Still, "it takes work to convince people" -- including hospital administrators -- that "maggots do work very well," said Dr. Robert Kirsner, who directs the University of Miami Cedars Wound Center.

"They'll probably be easier to use now that they're FDA-approved, and we'll talk about it more and think about it more," Kirsner said. He estimates he uses maggots in about one in 50 patients where conventional therapy alone isn't enough.

This has been quite a year for wormlike critters. In June, FDA also gave its seal of approval to leeches, those bloodsuckers that help plastic surgeons save severed body parts by removing pooled blood and restoring circulation. And in the spring, University of Iowa researchers reported early evidence that drinking whipworm eggs, which causes a temporary, harmless infection, might soothe inflammatory bowel disease by diverting the overactive immune reaction that causes it.

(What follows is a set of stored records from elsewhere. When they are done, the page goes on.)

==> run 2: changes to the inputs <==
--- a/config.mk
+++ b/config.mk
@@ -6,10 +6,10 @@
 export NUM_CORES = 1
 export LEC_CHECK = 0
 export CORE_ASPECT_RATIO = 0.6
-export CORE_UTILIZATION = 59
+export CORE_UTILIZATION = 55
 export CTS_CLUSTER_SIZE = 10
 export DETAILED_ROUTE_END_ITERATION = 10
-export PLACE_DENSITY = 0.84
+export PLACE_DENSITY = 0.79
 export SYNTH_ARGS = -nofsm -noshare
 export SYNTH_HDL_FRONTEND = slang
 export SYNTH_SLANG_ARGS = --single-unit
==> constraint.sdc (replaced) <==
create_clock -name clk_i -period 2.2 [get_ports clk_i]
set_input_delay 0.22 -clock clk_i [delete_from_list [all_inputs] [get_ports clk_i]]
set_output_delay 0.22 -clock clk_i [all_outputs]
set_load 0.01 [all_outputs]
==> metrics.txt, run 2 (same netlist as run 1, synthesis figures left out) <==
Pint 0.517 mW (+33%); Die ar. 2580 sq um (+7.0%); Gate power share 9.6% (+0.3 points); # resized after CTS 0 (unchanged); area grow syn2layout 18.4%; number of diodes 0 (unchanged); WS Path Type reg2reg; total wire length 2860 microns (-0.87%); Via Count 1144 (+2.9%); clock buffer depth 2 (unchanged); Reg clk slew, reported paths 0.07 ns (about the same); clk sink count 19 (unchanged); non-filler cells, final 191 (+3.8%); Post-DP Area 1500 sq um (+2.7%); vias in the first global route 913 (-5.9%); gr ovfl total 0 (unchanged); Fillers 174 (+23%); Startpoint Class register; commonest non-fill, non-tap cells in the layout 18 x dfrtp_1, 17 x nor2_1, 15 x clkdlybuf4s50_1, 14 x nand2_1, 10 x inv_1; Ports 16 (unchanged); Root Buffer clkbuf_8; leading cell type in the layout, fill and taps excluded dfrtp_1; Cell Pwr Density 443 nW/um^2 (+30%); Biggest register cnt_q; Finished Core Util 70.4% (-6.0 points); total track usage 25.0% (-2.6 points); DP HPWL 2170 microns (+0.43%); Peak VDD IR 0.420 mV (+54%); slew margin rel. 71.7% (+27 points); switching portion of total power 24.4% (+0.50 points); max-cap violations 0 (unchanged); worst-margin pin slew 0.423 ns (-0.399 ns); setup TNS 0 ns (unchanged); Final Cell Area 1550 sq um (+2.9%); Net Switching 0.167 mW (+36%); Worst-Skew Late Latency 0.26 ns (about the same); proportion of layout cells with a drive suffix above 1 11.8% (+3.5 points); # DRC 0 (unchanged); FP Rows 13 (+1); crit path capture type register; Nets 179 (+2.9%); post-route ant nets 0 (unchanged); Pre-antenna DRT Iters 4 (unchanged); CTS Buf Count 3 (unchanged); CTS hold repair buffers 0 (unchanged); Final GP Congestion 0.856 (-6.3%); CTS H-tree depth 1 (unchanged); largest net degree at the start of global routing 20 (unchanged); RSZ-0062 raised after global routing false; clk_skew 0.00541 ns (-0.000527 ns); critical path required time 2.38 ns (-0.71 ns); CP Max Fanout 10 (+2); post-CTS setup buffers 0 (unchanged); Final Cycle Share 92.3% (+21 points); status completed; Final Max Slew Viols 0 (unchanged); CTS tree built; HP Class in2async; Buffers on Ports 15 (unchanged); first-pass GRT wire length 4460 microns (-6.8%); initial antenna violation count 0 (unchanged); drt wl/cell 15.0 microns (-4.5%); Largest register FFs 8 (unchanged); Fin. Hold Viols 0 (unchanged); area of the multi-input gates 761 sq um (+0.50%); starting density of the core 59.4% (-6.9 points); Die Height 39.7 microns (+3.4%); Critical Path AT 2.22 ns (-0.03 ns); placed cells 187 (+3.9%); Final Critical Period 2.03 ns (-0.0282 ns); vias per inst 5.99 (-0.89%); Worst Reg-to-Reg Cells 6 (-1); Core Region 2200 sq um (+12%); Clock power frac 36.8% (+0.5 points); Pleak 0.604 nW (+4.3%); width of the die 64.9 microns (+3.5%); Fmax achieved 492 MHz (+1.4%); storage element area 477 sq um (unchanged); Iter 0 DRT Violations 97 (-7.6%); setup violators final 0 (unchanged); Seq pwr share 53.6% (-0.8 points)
File: src/rtl/expression_result_unpacker.sv
// Accepts one packed 18-field result word and streams the fields out one
// per beat, each extended to OUT_W bits.
module expression_result_unpacker
   import expression_pkg::*;
#(
   parameter int OUT_W = 8
) (
   input  logic                clk,
   input  logic                rst,
   input  logic                in_valid,
   output logic                in_ready,
   input  logic [PACKED_W-1:0] in_data,
   output logic                out_valid,
   input  logic                out_ready,
   output logic [OUT_W-1:0]    out_data,
   output logic [4:0]          out_idx,
   output logic                out_signed,
   output logic                out_last
);

   state_e              state_q, state_d;
   logic [PACKED_W-1:0] sr_q, sr_d;
   logic [4:0]          idx_q, idx_d;

   logic             emit;
   logic             is_last;
   logic [2:0]       cur_w;
   logic             cur_signed;
   logic             beat_fire;
   logic             load;
   logic [OUT_W-1:0] ext_data;

   assign emit       = (state_q == EMIT);
   assign is_last    = (idx_q == LAST_IDX);
   assign cur_w      = field_width(idx_q);
   assign cur_signed = field_signed(idx_q);
   assign beat_fire  = out_valid && out_ready;
   assign load       = in_valid && in_ready;

   expression_field_extend #(
      .OUT_W(OUT_W)
   ) u_extend (
      .raw      (sr_q[PACKED_W-1 -: WINDOW_W]),
      .width    (cur_w),
      .is_signed(cur_signed),
      .result   (ext_data)
   );

   // NOTE: state is updated with non-blocking assignments so every flop
   // samples its _d value from the same edge, independent of statement order.
   // The shift register is reset as well, so nothing stale survives a reset.
   always_ff @(posedge clk) begin
      if (rst) begin
         state_q <= IDLE;
         sr_q    <= '0;
         idx_q   <= '0;
      end else begin
         state_q <= state_d;
         sr_q    <= sr_d;
         idx_q   <= idx_d;
      end
   end

   always_comb begin
      state_d = state_q;
      case (state_q)
         IDLE:    if (in_valid) state_d = EMIT;
         EMIT:    if (beat_fire && is_last && !in_valid) state_d = IDLE;
         default: state_d = IDLE;
      endcase
   end

   // A load on the last beat takes priority over the end-of-word clear,
   // which is what gives bubble-free back-to-back words.
   always_comb begin
      sr_d  = sr_q;
      idx_d = idx_q;
      if (load) begin
         sr_d  = in_data;
         idx_d = '0;
      end else if (beat_fire) begin
         if (!is_last) begin
            sr_d  = sr_q << cur_w;
            idx_d = idx_q + 5'd1;
         end else begin
            sr_d  = '0;
            idx_d = '0;
         end
      end
   end

   always_comb begin
      out_valid  = emit;
      out_last   = emit && is_last;
      out_signed = emit && cur_signed;
      out_idx    = idx_q;
      out_data   = emit ? ext_data : '0;
      in_ready   = !rst && (!emit || (out_last && out_ready));
   end

endmodule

There's a little more yuck factor with maggots. Most people know of them from TV crime dramas, where infestations of bodies help determine time of death.

Actually, maggots' medicinal qualities have long been known. Civil War surgeons noted that soldiers whose wounds harbored maggots seemed to fare better. In the 1930s, a Johns Hopkins University surgeon's research sparked routine maggot therapy, until antibiotics came along a decade later.

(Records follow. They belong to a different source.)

--- src/rtl/tarsier_pkg.sv ---
// Shared types and window geometry for the keypoint NMS stage.
package tarsier_pkg;

  localparam int unsigned KP_DATA_BITS  = 8;
  localparam int unsigned KP_COORD_BITS = 11;
  localparam int unsigned WIN_SIZE      = 3;
  localparam int unsigned WIN_CENTRE    = 1;

  typedef struct packed {
    logic [KP_COORD_BITS-1:0] x;
    logic [KP_COORD_BITS-1:0] y;
    logic [KP_DATA_BITS-1:0]  score;
  } keypoint_t;

endpackage

--- src/rtl/keypoint_fifo.sv ---
// Synchronous keypoint FIFO; the extra pointer MSB tells full from empty.
module keypoint_fifo
  import tarsier_pkg::*;
#(
  parameter int unsigned FIFO_DEPTH = 16
) (
  input  logic      clk,
  input  logic      rst_n,
  input  logic      push,
  input  logic      pop,
  input  keypoint_t din,
  output keypoint_t dout,
  output logic      full,
  output logic      empty
);

  localparam int unsigned IDX_W = $clog2(FIFO_DEPTH);
  localparam int unsigned PTR_W = IDX_W + 1;

  keypoint_t        mem_q [FIFO_DEPTH];
  logic [PTR_W-1:0] wr_ptr_q, wr_ptr_d;
  logic [PTR_W-1:0] rd_ptr_q, rd_ptr_d;
  logic             do_push, do_pop;

  // Status flags, guarded push/pop and pointer advance.
  always_comb begin
    empty    = (wr_ptr_q == rd_ptr_q);
    full     = (wr_ptr_q[PTR_W-1] != rd_ptr_q[PTR_W-1]) &&
               (wr_ptr_q[IDX_W-1:0] == rd_ptr_q[IDX_W-1:0]);
    do_pop   = pop && !empty;
    do_push  = push && (!full || do_pop);
    wr_ptr_d = wr_ptr_q;
    rd_ptr_d = rd_ptr_q;
    if (do_push) wr_ptr_d = wr_ptr_q + PTR_W'(1);
    if (do_pop)  rd_ptr_d = rd_ptr_q + PTR_W'(1);
  end

  // Pointer registers.
  always_ff @(posedge clk or negedge rst_n) begin
    if (!rst_n) begin
      wr_ptr_q <= '0;
      rd_ptr_q <= '0;
    end else begin
      wr_ptr_q <= wr_ptr_d;
      rd_ptr_q <= rd_ptr_d;
    end
  end

  // Storage; contents are meaningless until written, so no reset.
  always_ff @(posedge clk) begin
    if (do_push) mem_q[wr_ptr_q[IDX_W-1:0]] <= din;
  end

  assign dout = mem_q[rd_ptr_q[IDX_W-1:0]];

endmodule
$ cat src/rtl/ctr_drbg_generate.sv
// rtl/ctr_drbg_generate.sv - CTR_DRBG (AES-256) generate stage driving an external AES core
// Optional feature macro: CTR_DRBG_ADDIN_EN (additional-input update before generation)
module ctr_drbg_generate #(
    parameter int          MAX_BLOCKS      = 16,
    parameter logic [31:0] RESEED_INTERVAL = 32'd4096,
    parameter int          NB_W            = $clog2(MAX_BLOCKS + 1)
) (
    input  logic            clk,
    input  logic            rst_n,
    input  logic            start,
    input  logic [NB_W-1:0] num_blocks,
    input  logic [383:0]    additional_input,
    input  logic [255:0]    key_in,
    input  logic [127:0]    v_in,
    input  logic [31:0]     reseed_counter_in,
    output logic            out_valid,
    input  logic            out_ready,
    output logic [127:0]    out_block,
    output logic            aes_req,
    input  logic            aes_ack,
    output logic [255:0]    aes_key,
    output logic [127:0]    aes_pt,
    input  logic [127:0]    aes_ct,
    output logic [255:0]    key_out,
    output logic [127:0]    v_out,
    output logic [31:0]     reseed_counter_out,
    output logic            busy,
    output logic            done,
    output logic            reseed_required
);

`ifdef CTR_DRBG_ADDIN_EN
    localparam bit ADDIN_EN = 1'b1;
`else
    localparam bit ADDIN_EN = 1'b0;
`endif

    typedef enum logic [2:0] {IDLE, ADD_UPD, GEN_ENC, GEN_OUT, FIN_UPD, DONE} state_t;

    state_t          state;
    logic [255:0]    key_r;
    logic [127:0]    v_r;
    logic [383:0]    addin_r;
    logic [31:0]     rc_r;
    logic [NB_W-1:0] blocks_left;
    logic [1:0]      op_cnt;
    logic [255:0]    tmp_r;
    logic [NB_W-1:0] nb_clamped;
    logic            addin_nz;
    logic [383:0]    upd_data;
    logic [383:0]    upd_temp;

    assign nb_clamped = (num_blocks > NB_W'(MAX_BLOCKS)) ? NB_W'(MAX_BLOCKS) : num_blocks;
    assign addin_nz   = ADDIN_EN && (additional_input != '0);
    assign upd_data   = addin_r & {384{ADDIN_EN}};
    // ct1/ct2 are held in tmp_r; ct3 is taken straight off the bus on the final ack
    assign upd_temp   = {tmp_r, aes_ct} ^ upd_data;

    // V only moves when a request is launched, so it doubles as the stable plaintext
    assign aes_key = key_r;
    assign aes_pt  = v_r;
    assign busy    = (state != IDLE);

    always_ff @(posedge clk or negedge rst_n) begin
        if (!rst_n) begin
            state              <= IDLE;
            key_r              <= '0;
            v_r                <= '0;
            addin_r            <= '0;
            rc_r               <= '0;
            blocks_left        <= '0;
            op_cnt             <= '0;
            tmp_r              <= '0;
            out_valid          <= 1'b0;
            out_block          <= '0;
            aes_req            <= 1'b0;
            key_out            <= '0;
            v_out              <= '0;
            reseed_counter_out <= '0;
            done               <= 1'b0;
            reseed_required    <= 1'b0;
        end else begin
            done            <= 1'b0;
            reseed_required <= 1'b0;
            case (state)
                IDLE: begin
                    if (start) begin
                        if (reseed_counter_in > RESEED_INTERVAL) begin
                            done            <= 1'b1;
                            reseed_required <= 1'b1;
                            state           <= DONE;
                        end else begin
                            key_r       <= key_in;
                            v_r         <= v_in;
                            addin_r     <= additional_input;
                            rc_r        <= reseed_counter_in;
                            blocks_left <= nb_clamped;
                            op_cnt      <= '0;
                            if (addin_nz)
                                state <= ADD_UPD;
                            else if (nb_clamped != '0)
                                state <= GEN_ENC;
                            else
                                state <= FIN_UPD;
                        end
                    end
                end
                ADD_UPD, FIN_UPD: begin
                    if (!aes_req) begin
                        v_r     <= v_r + 128'd1;
                        aes_req <= 1'b1;
                    end else if (aes_ack) begin
                        aes_req <= 1'b0;
                        case (op_cnt)
                            2'd0: tmp_r[255:128] <= aes_ct;
                            2'd1: tmp_r[127:0]   <= aes_ct;
                            default: begin
                                key_r <= upd_temp[383:128];
                                v_r   <= upd_temp[127:0];
                                if (state == FIN_UPD) begin
                                    key_out            <= upd_temp[383:128];
                                    v_out              <= upd_temp[127:0];
                                    reseed_counter_out <= rc_r + 32'd1;
                                    done               <= 1'b1;
                                    state              <= DONE;
                                end else begin
                                    state <= (blocks_left != '0) ? GEN_ENC : FIN_UPD;
                                end
                            end
                        endcase
                        op_cnt <= (op_cnt == 2'd2) ? 2'd0 : op_cnt + 2'd1;
                    end
                end
                GEN_ENC: begin
                    if (!aes_req) begin
                        v_r     <= v_r + 128'd1;
                        aes_req <= 1'b1;
                    end else if (aes_ack) begin
                        aes_req   <= 1'b0;
                        out_block <= aes_ct;
                        out_valid <= 1'b1;
                        state     <= GEN_OUT;
                    end
                end
                GEN_OUT: begin
                    if (out_ready) begin
                        out_valid   <= 1'b0;
                        blocks_left <= blocks_left - NB_W'(1);
                        state       <= (blocks_left != NB_W'(1)) ? GEN_ENC : FIN_UPD;
                    end
                end
                DONE: state <= IDLE;
                default: state <= IDLE;
            endcase
        end
    end

endmodule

Today, despite precise surgical techniques to cut out dying tissue, artificial skin and other high-tech treatments, hard-to-heal wounds remain a huge problem. Diabetic foot ulcers alone strike about 600,000 people annually and lead to thousands of amputations.

It's not unusual to spend two years and $30,000 treating one, says Dr. David G. Armstrong, a Chicago specialist who first tried maggot therapy in frustration about seven years ago and says he's now used it on several hundred patients.

Drop maggots into the wound and cover with a special mesh to keep them in place. Two to three days later, after the maggots have eaten their fill, lift them off and dispose.

Wound size determines how many maggots, and how many cycles of therapy, are needed. It typically costs a few hundred dollars, says Armstrong, of the Rosalind Franklin University of Medicine and Science.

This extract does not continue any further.